== Exercise brief ==
Only some lines are wanted. Transcribe, exactly, the lines below from the line with "drtAntennaViolNets=0" up to and including the line with "cell class /".

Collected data
============

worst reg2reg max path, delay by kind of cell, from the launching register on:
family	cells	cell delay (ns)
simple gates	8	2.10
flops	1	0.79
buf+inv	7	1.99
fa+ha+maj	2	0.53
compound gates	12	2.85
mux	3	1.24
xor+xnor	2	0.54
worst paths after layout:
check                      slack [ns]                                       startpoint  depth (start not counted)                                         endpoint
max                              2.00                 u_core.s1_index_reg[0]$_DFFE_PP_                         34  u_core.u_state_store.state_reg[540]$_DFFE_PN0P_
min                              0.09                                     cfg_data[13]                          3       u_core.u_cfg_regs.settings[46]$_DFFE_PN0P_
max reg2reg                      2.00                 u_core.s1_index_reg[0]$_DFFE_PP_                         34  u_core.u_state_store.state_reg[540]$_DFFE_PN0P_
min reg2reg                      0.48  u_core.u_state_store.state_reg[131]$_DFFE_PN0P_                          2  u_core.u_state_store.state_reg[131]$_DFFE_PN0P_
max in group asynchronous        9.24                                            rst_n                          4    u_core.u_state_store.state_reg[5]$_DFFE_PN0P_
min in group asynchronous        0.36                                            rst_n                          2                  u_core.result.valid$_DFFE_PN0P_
<file path="src/sv/brd_pkg.sv">
// ----------------------------------------------------------------------------
// brd_pkg
// Types and constants shared by the battery report decoder modules.
// ----------------------------------------------------------------------------
package brd_pkg;

    typedef struct packed {
        logic [4:0] report_length;
        logic [7:0] device_byte;
        logic [7:0] feature_byte;
        logic [7:0] function_byte;
        logic [7:0] data_first;
        logic [7:0] data_second;
        logic [7:0] data_third;
    } report_t;

    typedef struct packed {
        logic [2:0]  outcome;
        logic [6:0]  percent;
        logic [2:0]  power_status;
        logic [15:0] millivolts;
        logic [7:0]  error_code;
    } result_t;

    typedef struct packed {
        logic [7:0] expected_device;
        logic [7:0] expected_feature;
        logic [1:0] battery_kind;
    } cfg_t;

    // register indexes
    localparam logic [1:0] CFG_EXPECTED_DEVICE  = 2'd0;
    localparam logic [1:0] CFG_EXPECTED_FEATURE = 2'd1;
    localparam logic [1:0] CFG_BATTERY_KIND     = 2'd2;

    // battery kinds
    localparam logic [1:0] KIND_LEVEL   = 2'd0;
    localparam logic [1:0] KIND_VOLTAGE = 2'd1;

    // outcomes
    localparam logic [2:0] OUTCOME_UNRELATED = 3'd0;
    localparam logic [2:0] OUTCOME_READING   = 3'd1;
    localparam logic [2:0] OUTCOME_SHORT     = 3'd2;
    localparam logic [2:0] OUTCOME_ERR10     = 3'd3;
    localparam logic [2:0] OUTCOME_ERR20     = 3'd4;

    // power status
    localparam logic [2:0] PWR_DISCHARGING  = 3'd0;
    localparam logic [2:0] PWR_CHARGING     = 3'd1;
    localparam logic [2:0] PWR_FULL         = 3'd2;
    localparam logic [2:0] PWR_NOT_CHARGING = 3'd3;
    localparam logic [2:0] PWR_UNKNOWN      = 3'd4;

    localparam logic [3:0] SOFTWARE_ID  = 4'hA;
    localparam logic [7:0] ERR_MARK_10  = 8'h8F;
    localparam logic [7:0] ERR_MARK_20  = 8'hFF;
    localparam logic [6:0] PERCENT_MAX  = 7'd100;
    localparam logic [4:0] LEN_MIN      = 5'd4;
    localparam logic [4:0] LEN_ERR_MIN  = 5'd6;
    localparam logic [4:0] LEN_FULL     = 5'd7;

    localparam int LUT_SIZE = 100;

    // discharge curve, millivolts at 100 % down to 1 %
    localparam logic [15:0] DISCHARGE_MV [LUT_SIZE] = '{
        16'd4186, 16'd4156, 16'd4143, 16'd4133, 16'd4122,
        16'd4113, 16'd4103, 16'd4094, 16'd4086, 16'd4075,
        16'd4067, 16'd4059, 16'd4051, 16'd4043, 16'd4035,
        16'd4027, 16'd4019, 16'd4011, 16'd4003, 16'd3997,
        16'd3989, 16'd3983, 16'd3976, 16'd3969, 16'd3961,
        16'd3955, 16'd3949, 16'd3942, 16'd3935, 16'd3929,
        16'd3922, 16'd3916, 16'd3909, 16'd3902, 16'd3896,
        16'd3890, 16'd3883, 16'd3877, 16'd3870, 16'd3865,
        16'd3859, 16'd3853, 16'd3848, 16'd3842, 16'd3837,
        16'd3833, 16'd3828, 16'd3824, 16'd3819, 16'd3815,
        16'd3811, 16'd3808, 16'd3804, 16'd3800, 16'd3797,
        16'd3793, 16'd3790, 16'd3787, 16'd3784, 16'd3781,
        16'd3778, 16'd3775, 16'd3772, 16'd3770, 16'd3767,
        16'd3764, 16'd3762, 16'd3759, 16'd3757, 16'd3754,
        16'd3751, 16'd3748, 16'd3744, 16'd3741, 16'd3737,
        16'd3734, 16'd3730, 16'd3726, 16'd3724, 16'd3720,
        16'd3717, 16'd3714, 16'd3710, 16'd3706, 16'd3702,
        16'd3697, 16'd3693, 16'd3688, 16'd3683, 16'd3677,
        16'd3671, 16'd3666, 16'd3662, 16'd3658, 16'd3654,
        16'd3646, 16'd3633, 16'd3612, 16'd3579, 16'd3537
    };

endpackage

</file>
<file path="src/sv/brd_mv_percent.sv">
// ----------------------------------------------------------------------------
// brd_mv_percent
// Converts millivolts to charge percent against the discharge curve.
// The curve falls strictly, so the percent is the count of points at or
// below the voltage.
// ----------------------------------------------------------------------------
module brd_mv_percent (
    input  logic [15:0] millivolts,
    output logic [6:0]  percent
);
    import brd_pkg::*;

    logic [LUT_SIZE-1:0] at_or_above;

    always_comb begin
        for (int i = 0; i < LUT_SIZE; i++) begin
            at_or_above[i] = (millivolts >= DISCHARGE_MV[i]);
        end
    end

    assign percent = 7'($countones(at_or_above));

endmodule

</file>
<file path="src/sv/brd_classify.sv">
// ----------------------------------------------------------------------------
// brd_classify
// Matches one report against the awaited request and decodes its fields.
// ----------------------------------------------------------------------------
module brd_classify (
    input  brd_pkg::report_t report,
    input  brd_pkg::cfg_t    cfg,
    output brd_pkg::result_t result
);
    import brd_pkg::*;

    logic [7:0]  req_func;
    logic [15:0] mv;
    logic [6:0]  mv_percent;
    logic        dev_match;
    logic        is_response;
    logic        is_error;
    logic        is_voltage;
    logic [2:0]  volt_status;
    logic [2:0]  lvl_status;

    assign req_func    = {3'b000, cfg.battery_kind[1], SOFTWARE_ID};
    assign mv          = {report.data_first, report.data_second};
    assign dev_match   = (report.device_byte == cfg.expected_device);
    assign is_voltage  = (cfg.battery_kind == KIND_VOLTAGE);
    assign is_response = (report.report_length >= LEN_MIN) && dev_match
                      && (report.feature_byte == cfg.expected_feature)
                      && (report.function_byte == req_func);
    assign is_error    = (report.report_length >= LEN_ERR_MIN) && dev_match
                      && ((report.feature_byte == ERR_MARK_10)
                          || (report.feature_byte == ERR_MARK_20))
                      && (report.function_byte == cfg.expected_feature)
                      && (report.data_first == req_func);

    brd_mv_percent u_mv_percent (
        .millivolts (mv),
        .percent    (mv_percent)
    );

    always_comb begin
        if (!report.data_third[7]) begin
            volt_status = PWR_DISCHARGING;
        end else begin
            case (report.data_third[2:0])
                3'd0:    volt_status = PWR_CHARGING;
                3'd1:    volt_status = PWR_FULL;
                3'd2:    volt_status = PWR_NOT_CHARGING;
                default: volt_status = PWR_UNKNOWN;
            endcase
        end
    end

    always_comb begin
        case (report.data_third)
            8'd0:    lvl_status = PWR_DISCHARGING;
            8'd1:    lvl_status = PWR_CHARGING;
            8'd2:    lvl_status = PWR_CHARGING;
            8'd3:    lvl_status = PWR_FULL;
            8'd4:    lvl_status = (cfg.battery_kind == KIND_LEVEL) ? PWR_CHARGING
                                                                   : PWR_NOT_CHARGING;
            default: lvl_status = PWR_NOT_CHARGING;
        endcase
    end

    always_comb begin
        result.outcome      = OUTCOME_UNRELATED;
        result.percent      = '0;
        result.power_status = PWR_UNKNOWN;
        result.millivolts   = '0;
        result.error_code   = '0;
        if (is_response) begin
            if (report.report_length < LEN_FULL) begin
                result.outcome = OUTCOME_SHORT;
            end else begin
                result.outcome = OUTCOME_READING;
                if (is_voltage) begin
                    result.millivolts   = mv;
                    result.percent      = mv_percent;
                    result.power_status = volt_status;
                end else begin
                    result.percent      = (report.data_first > 8'(PERCENT_MAX))
                                        ? PERCENT_MAX : report.data_first[6:0];
                    result.power_status = lvl_status;
                end
            end
        end else if (is_error) begin
            result.outcome    = (report.feature_byte == ERR_MARK_10) ? OUTCOME_ERR10
                                                                     : OUTCOME_ERR20;
            result.error_code = report.data_second;
        end
    end

endmodule

</file>
<file path="src/sv/battery_report_decoder.sv">
// ----------------------------------------------------------------------------
// battery_report_decoder
// Classifies received battery reports against the awaited request.
//
// Input channel s_*: one report per transfer (length and bytes 1 to 6).
// Result channel m_*: exactly one result per report, in order.
// Configuration channel cfg_*: index 0 device, 1 feature, 2 battery kind;
//   index 3 is ignored. cfg_ready is always high; write only while idle.
// Path: each report is held in the input register, decoded, and its
//   result loaded into the result register, which drives m_valid.
// Throughput: one report per cycle while m_ready is high; the decode,
//   including the 100 parallel discharge curve compares, sits between
//   the input and result registers.
// Stall: when m_ready is low the result register holds and the input
//   register still takes one more report; s_ready drops only when both
//   registers are full.
// Reset: both registers empty, device 1, feature 0, level kind.
// ----------------------------------------------------------------------------
module battery_report_decoder (
    input  logic              aclk,
    input  logic              aresetn,
    input  logic              s_valid,
    output logic              s_ready,
    input  brd_pkg::report_t  s_payload,
    output logic              m_valid,
    input  logic              m_ready,
    output brd_pkg::result_t  m_payload,
    input  logic              cfg_valid,
    output logic              cfg_ready,
    input  logic [1:0]        cfg_index,
    input  logic [7:0]        cfg_data
);
    import brd_pkg::*;

    cfg_t    cfg_reg;
    report_t in_reg;
    logic    in_valid_reg;
    result_t out_reg;
    logic    out_valid_reg;
    result_t result_next;
    logic    out_free;
    logic    s_xfer;
    logic    advance;

    assign cfg_ready = 1'b1;
    assign out_free  = !out_valid_reg || m_ready;
    assign s_ready   = !in_valid_reg || out_free;
    assign s_xfer    = s_valid && s_ready;
    assign advance   = in_valid_reg && out_free;
    assign m_valid   = out_valid_reg;
    assign m_payload = out_reg;

    brd_classify u_classify (
        .report (in_reg),
        .cfg    (cfg_reg),
        .result (result_next)
    );

    always_ff @(posedge aclk) begin
        if (!aresetn) begin
            cfg_reg.expected_device  <= 8'd1;
            cfg_reg.expected_feature <= 8'd0;
            cfg_reg.battery_kind     <= KIND_LEVEL;
        end else if (cfg_valid) begin
            case (cfg_index)
                CFG_EXPECTED_DEVICE:  cfg_reg.expected_device  <= cfg_data;
                CFG_EXPECTED_FEATURE: cfg_reg.expected_feature <= cfg_data;
                CFG_BATTERY_KIND:     cfg_reg.battery_kind     <= cfg_data[1:0];
                default: ;
            endcase
        end
    end

    always_ff @(posedge aclk) begin
        if (!aresetn) begin
            in_valid_reg <= 1'b0;
        end else if (s_xfer) begin
            in_valid_reg <= 1'b1;
        end else if (out_free) begin
            in_valid_reg <= 1'b0;
        end
    end

    always_ff @(posedge aclk) begin
        if (s_xfer) begin
            in_reg <= s_payload;
        end
    end

    always_ff @(posedge aclk) begin
        if (!aresetn) begin
            out_valid_reg <= 1'b0;
        end else if (advance) begin
            out_valid_reg <= 1'b1;
        end else if (m_ready) begin
            out_valid_reg <= 1'b0;
        end
    end

    always_ff @(posedge aclk) begin
        if (advance) begin
            out_reg <= result_next;
        end
    end

endmodule

</file>
<file path="config.mk">
export PLATFORM = sky130hd
export DESIGN_NAME = battery_report_decoder
export DESIGN_NICKNAME = d
export VERILOG_FILES = /design/src/sv/brd_pkg.sv /design/src/sv/brd_mv_percent.sv /design/src/sv/brd_classify.sv /design/src/sv/battery_report_decoder.sv
export SDC_FILE = /design/constraint.sdc
export NUM_CORES = 1
export LEC_CHECK = 0
export BUFFER_PORTS_ARGS = -buffer_cell sky130_fd_sc_hd__buf_2
export CAP_MARGIN = 5
export CORE_AREA = 10 10 129 154
export CTS_BUF_LIST = sky130_fd_sc_hd__clkbuf_8
export CTS_CLUSTER_SIZE = 12
export DETAILED_ROUTE_END_ITERATION = 16
export DIE_AREA = 0 0 139 164
export GPL_TIMING_DRIVEN = 0
export PLACE_DENSITY_LB_ADDON = 0.3
export SLEW_MARGIN = 25
export SYNTH_ARGS = -nofsm -noshare
export SYNTH_HDL_FRONTEND = slang
export SYNTH_SLANG_ARGS = --single-unit
</file>
<file path="constraint.sdc">
create_clock -name aclk -period 11.65 [get_ports aclk]
set_clock_uncertainty 0.15 [all_clocks]
set_input_delay 2.33 -clock aclk [delete_from_list [all_inputs] [get_ports aclk]]
set_output_delay 2.33 -clock aclk [all_outputs]
set_load 0.005 [all_outputs]
</file>
# After elaboration in Yosys (flattened, before gate mapping)
# Cells that the tools add are included.
[totals] ff_bits=110 latch_bits=0 ram_bits=0 rom_bits=0 input_bits=68 wordCells=280 mem_count=0
[classes] n_addsub=99 mul=0 div=0 magnitude_cmp=104 n_eq_ne=16 shift=0 muxes=14 n_bitwise=3 n_reduce_logical=27
[op_table] operator="$ge 16x12->1 const B" count=93
[op_table] operator="$ge 16x13->1 const B" count=7
[op_table] operator="$add 1x1->2" count=50
[op_table] operator="$add 2x2->3" count=25
[op_table] operator="$add 3x3->4" count=12
[op_table] operator="$add 4x4->5" count=6
[op_table] operator="$eq 8x8->1" count=3
[op_table] operator="$add 5x5->6" count=3
[op_table] operator="$eq 8x2->1 const B" count=2
[op_table] operator="$eq 8x5->1" count=2
[op_table] operator="$eq 8x8->1 const B" count=2
[op_table] operator="$mux 3" count=4
[op_table] operator="$pmux 3 s4" count=1
[op_table] operator="$ge 5x3->1 const B" count=2
[op_table] operator="$mux 10" count=1
[op_table] operator="$logic_and 1x1->1" count=9
[op_table] operator="$pmux 3 s3" count=1
[op_table] operator="$eq 8x1->1 const B" count=1
[op_table] operator="$eq 8x3->1 const B" count=1
[op_table] operator="$gt 8x7->1 const B" count=1
[op_table] operator="$logic_not 8->1" count=1
[op_table] operator="$add 6x3->7" count=1
[op_table] operator="$add 6x6->7" count=1
[op_table] operator="$add 7x7->7" count=1
[op_table] operator="17 further kinds" count=33

# Logic depth before layout (Yosys ltp)
# Gate-level depths: netlist of run 1.
[logic_depth] word_depth=9 depth_mapped=30 ltp_nobuf=27

# By module
# From an unflattened synthesis of run 1, not the netlist that was laid out.
[unflattened] cells_unflattened=830 hier_area_um2=8685.8
[by_module_without_submodules] mod="brd_mv_percent" n_inst=1 cells_per_inst=525 area_per_inst_um2=4276.6 seq_area_each_um2=0.0
[by_module_without_submodules] mod="battery_report_decoder" n_inst=1 cells_per_inst=172 area_per_inst_um2=3517.1 seq_area_each_um2=3103.0
[by_module_without_submodules] mod="brd_classify" n_inst=1 cells_per_inst=133 area_per_inst_um2=892.1 seq_area_each_um2=0.0

# Worst setup path before layout of run 1
# No wires, ideal clock.
[synth_timing] path_type="register to register" startpoint="register in_reg[20] in the netlist's numbering" endpoint="register out_reg (netlist bit m_payload[33]) (data pin)" setup_ns=0.259 arrival_ns=8.023 slack_ns=3.218 path_stages_with_launch=31 path_buffers=3 path_cell_list="edfxtp_1 -> or4_1 -> buf_2 -> or3_1 -> buf_2 -> or2_1 -> buf_6 -> nand2_4 -> a21oi_1 -> fa_1 -> inv_1 -> fa_1 -> fa_1 -> inv_1 -> fa_1 -> fa_1 -> fa_1 -> inv_1 -> fa_1 -> inv_1 -> fa_1 -> fa_1 -> inv_1 -> ha_1 -> inv_1 -> fa_1 -> nor2b_1 -> nor3_1 -> o21bai_1 -> mux2i_1 -> nor4_1"
[synth_between] elab_chain_len=9 elab_cells_between_ends=202 classes_between="99 x add/sub; 101 x order compare; 2 x mux"
[synth_rtl] element="from (decl)" line_no="battery_report_decoder.sv:36" source="report_t in_reg;"
[synth_rtl] element="from (signal assigned)" line_no="battery_report_decoder.sv:86" source="in_reg <= s_payload;"
[synth_rtl] element="$ge 16x13->1 / $ge 16x12->1 (equally long branches)" line_no="brd_mv_percent.sv:17" source="at_or_above[i] = (millivolts >= DISCHARGE_MV[i]);"
[synth_rtl] element="$add 1x1->2 (implied by the code)" line_no="brd_mv_percent.sv:21" source="assign percent = 7'($countones(at_or_above));"
[synth_rtl] element="$add 2x2->3 (implied by the code)" line_no="brd_mv_percent.sv:21"
[synth_rtl] element="$add 3x3->4 (implied by the code)" line_no="brd_mv_percent.sv:21"
[synth_rtl] element="$add 4x4->5 (implied by the code)" line_no="brd_mv_percent.sv:21"
[synth_rtl] element="$add 5x5->6 (implied by the code)" line_no="brd_mv_percent.sv:21"
[synth_rtl] element="$add 6x6->7 (implied by the code) / $add 6x3->7 (equally long branches)" line_no="brd_mv_percent.sv:21"
[synth_rtl] element="$add 7x7->7 (implied by the code)" line_no="brd_mv_percent.sv:21"
[synth_rtl] element="$mux 10 (*)" line_no="brd_classify.sv:76" source="if (is_voltage) begin"
[synth_rtl] element="to (signal assigned)" line_no="battery_report_decoder.sv:102" source="out_reg <= result_next;"
[synth_rtl] element="to (decl)" line_no="battery_report_decoder.sv:38" source="result_t out_reg;"
# Every way passes the cells marked *; elsewhere a longest branch is shown, timed or not.
# A chain may end at the register's enable or synchronous reset.

# Final worst setup path of run 1
# Same ends and word-level chain as after synthesis.

==> results.ini, run 1 <==
[synthesis]
yosys.area_share.adder_pct=24.16
synth_area_mm2=0.008274
synth_edf_count=90
ys_ff_latch=110
ys_seq_area_share_pct=37.50
synth_top_family_by_area=adder cells
synthMuxAreaShare_pct=2.299
synth_xor_area_share_pct=2.964
synth-async-reset-ratio_pct=0
syn_inst=808
syn_nets=983
synth_compound_gate_area_share_pct=12.20
synthFlopType=edfxtp_1
synth.distinct_cells=58
synth_warnings=0
syn_area_per_cell_um2=10.24
synth-simple-area-share_pct=14.67

[clock_tree]
clk_pin_slew_worst_paths_ps=110
htree_levels=3
numCtsBuffers=9
clockRootBuffer=clkbuf_8
cts_setup_buffers=0
max-clock-path-buffers=2
clk_latency_ps=390
ctsResizeCount=0
clock_sinks=110
holdBufCountCts=0
tritoncts=yes

[cells_and_area]
layout-drive-gt1-share_pct=14.62
final_common_cell=buf_2
final.fill_count=1547
largest_reg_flops=53
final_core_util_pct=55.49
fin_area_mm2=0.009314
syn_to_final_growth_pct=12.57
nets=1100
diodes=0
final_cell_mix=buf_2 (107), edfxtp_1 (90), fa_1 (88), inv_1 (82), nor2_1 (74)

[place]
portBuffers=105
place_congestion=0.9978
placed_area_mm2=0.009114
hpwlAfterDp_um=20750

[power_and_ir_drop]
ir_worst_vdd_mv=0.2300
comb_power_share_pct=63.5
pwr-share-clk_pct=12.0
p_leak_nw=3.678
switching_share_pct=44.01
internal-power_w=0.001046
p_seq_share_pct=24.4
pwr_density_cell_mw_per_mm2=200.6
p_switching_w=0.0008221
power_w=0.001868

[setup_path]
cpLargestDelayFamily=adder cells
critPathSlowestCell=nor3_2
required_ps=11710
cp.buffers_inverters=7
critical_path_class=reg -> reg
cp_max_fo=10
max_stage_delay_ps=690
timing.critical_path.mode_cell=fa_1
startpoint_type=register
arrival_ps=9440
critPathCaptureType=register

[floorplan]
rows=52
die_area_mm2=0.02280
die_w_um=139
die_h_um=164
ios=108
core_area_mm2=0.01679
initial_core_util_pct=49.29

[timing]
final.setup.tns_ps=0
worst_hold_slack_ps=358.5
setup_viol=0
tightest_slew_ps=967.8
rsz0062_at_grt=false
fin_crit_sh_pct=80.59
fmax_mhz=106.5
drv_slew=0
slew_headroom_pct=34.80
period_needed_ps=9388
hold_viol=0

[detailed_routing]
avgViaCountPerCell=5.654
vias=6480
drc_errors=0
wirelength_um=25290
drtAntennaViolNets=0
wl_per_cell_um=22.07
drt_first_pass_iters=5
drtIter0Drc=415

[global_route]
grt_pass1_vias=6912
grt_max_degree=54
antenna_found_initial=1
overflow=0
grt_pass1_wl_um=39900
track_usage_pct=22.56

[hold_path]
hold_class=reg -> reg

[run_status]
outcome=finished clean

[flow_run]
drv_cap=0

-- worst min-delay path, cell delays in order (launching register included) --
cell,delay [ps]
dfxtp_1,350
mux2i_1,70
nand2_1,60
-- power by group through the flow --
stage	Clock, W	Combinational (W)	Sequential (W)
after floorplan	0	0.000909	0.000463
after global placement	0	0.00116	0.000466
after detailed placement	0	0.00117	0.000465
after CTS	0.000231	0.00119	0.000456
after global routing	0.000249	0.00137	0.000459
final	0.000225	0.00119	0.000456
-- synthesized netlist by cell type (all sizes together) (20+ instances only) --
cell type	count	area share, %
edfxtp	90	33
nor3	23	1.5
o21ai	69	4.2
nor2b	24	1.8
nand2	35	1.7
dfxtp	20	4.8
nor2	74	3.4
inv	82	3.7
fa	88	21
a21oi	49	3.0
and2	27	2.0
clkbuf	43	2.0
xor2	28	3.0
-- cell families after synthesis --
logic type	after synthesis
adder cells (fa/ha/maj)	107
AND/OR/NAND/NOR	239
flip-flops	110
XOR/XNOR	28
multiplexers	19
other	1
buffers and inverters	132
AO/OA/AOI/OAI	172
-- metal layers --
layer	up-vias	GRT usage [%]	part of all wire [%]
li1	2987	-	-
met1	3153	25.90	39
met2	280	39.31	50
met3	60	5.690	6.9
met4	0	9.639	4.4
met5	-	0	0
-- worst paths after layout --
path	slack [ps]	start	cells past startpoint	end
worst min register to register	360	cfg_reg[10]	2	cfg_reg[10]
worst min-delay path	360	cfg_reg[10]	2	cfg_reg[10]
worst max register to register	2260	in_reg[20]	28	m_payload[33]
worst max-delay path	2260	in_reg[20]	28	m_payload[33]
-- per-stage QoR --
step / setup WS, ps / cells
global route: 1815 / 1146
global placement: 2315 / 1129
finish: 2262 / 1146
floorplan: 3218 / 808
CTS: 2299 / 1146
detailed placement: 2336 / 1130
-- area by class of cell --
cell class / count / area (um2) / share of cell area (%)
buffer: 50 / 201.4 / 2.163
multi-input combinational: 566 / 4678 / 50.23
tap: 216 / 270.3 / 2.902
inverter: 82 / 307.8 / 3.305
clock buffer: 10 / 137.6 / 1.478
timing repair buffer: 106 / 553.0 / 5.938
clock inverter: 6 / 62.56 / 0.6717
sequential: 110 / 3103 / 33.32
Power figures use the tool's default switching activity.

============

== Final answer ==
drtAntennaViolNets=0
wl_per_cell_um=22.07
drt_first_pass_iters=5
drtIter0Drc=415

[global_route]
grt_pass1_vias=6912
grt_max_degree=54
antenna_found_initial=1
overflow=0
grt_pass1_wl_um=39900
track_usage_pct=22.56

[hold_path]
hold_class=reg -> reg

[run_status]
outcome=finished clean

[flow_run]
drv_cap=0

-- worst min-delay path, cell delays in order (launching register included) --
cell,delay [ps]
dfxtp_1,350
mux2i_1,70
nand2_1,60
-- power by group through the flow --
stage	Clock, W	Combinational (W)	Sequential (W)
after floorplan	0	0.000909	0.000463
after global placement	0	0.00116	0.000466
after detailed placement	0	0.00117	0.000465
after CTS	0.000231	0.00119	0.000456
after global routing	0.000249	0.00137	0.000459
final	0.000225	0.00119	0.000456
-- synthesized netlist by cell type (all sizes together) (20+ instances only) --
cell type	count	area share, %
edfxtp	90	33
nor3	23	1.5
o21ai	69	4.2
nor2b	24	1.8
nand2	35	1.7
dfxtp	20	4.8
nor2	74	3.4
inv	82	3.7
fa	88	21
a21oi	49	3.0
and2	27	2.0
clkbuf	43	2.0
xor2	28	3.0
-- cell families after synthesis --
logic type	after synthesis
adder cells (fa/ha/maj)	107
AND/OR/NAND/NOR	239
flip-flops	110
XOR/XNOR	28
multiplexers	19
other	1
buffers and inverters	132
AO/OA/AOI/OAI	172
-- metal layers --
layer	up-vias	GRT usage [%]	part of all wire [%]
li1	2987	-	-
met1	3153	25.90	39
met2	280	39.31	50
met3	60	5.690	6.9
met4	0	9.639	4.4
met5	-	0	0
-- worst paths after layout --
path	slack [ps]	start	cells past startpoint	end
worst min register to register	360	cfg_reg[10]	2	cfg_reg[10]
worst min-delay path	360	cfg_reg[10]	2	cfg_reg[10]
worst max register to register	2260	in_reg[20]	28	m_payload[33]
worst max-delay path	2260	in_reg[20]	28	m_payload[33]
-- per-stage QoR --
step / setup WS, ps / cells
global route: 1815 / 1146
global placement: 2315 / 1129
finish: 2262 / 1146
floorplan: 3218 / 808
CTS: 2299 / 1146
detailed placement: 2336 / 1130
-- area by class of cell --
cell class / count / area (um2) / share of cell area (%)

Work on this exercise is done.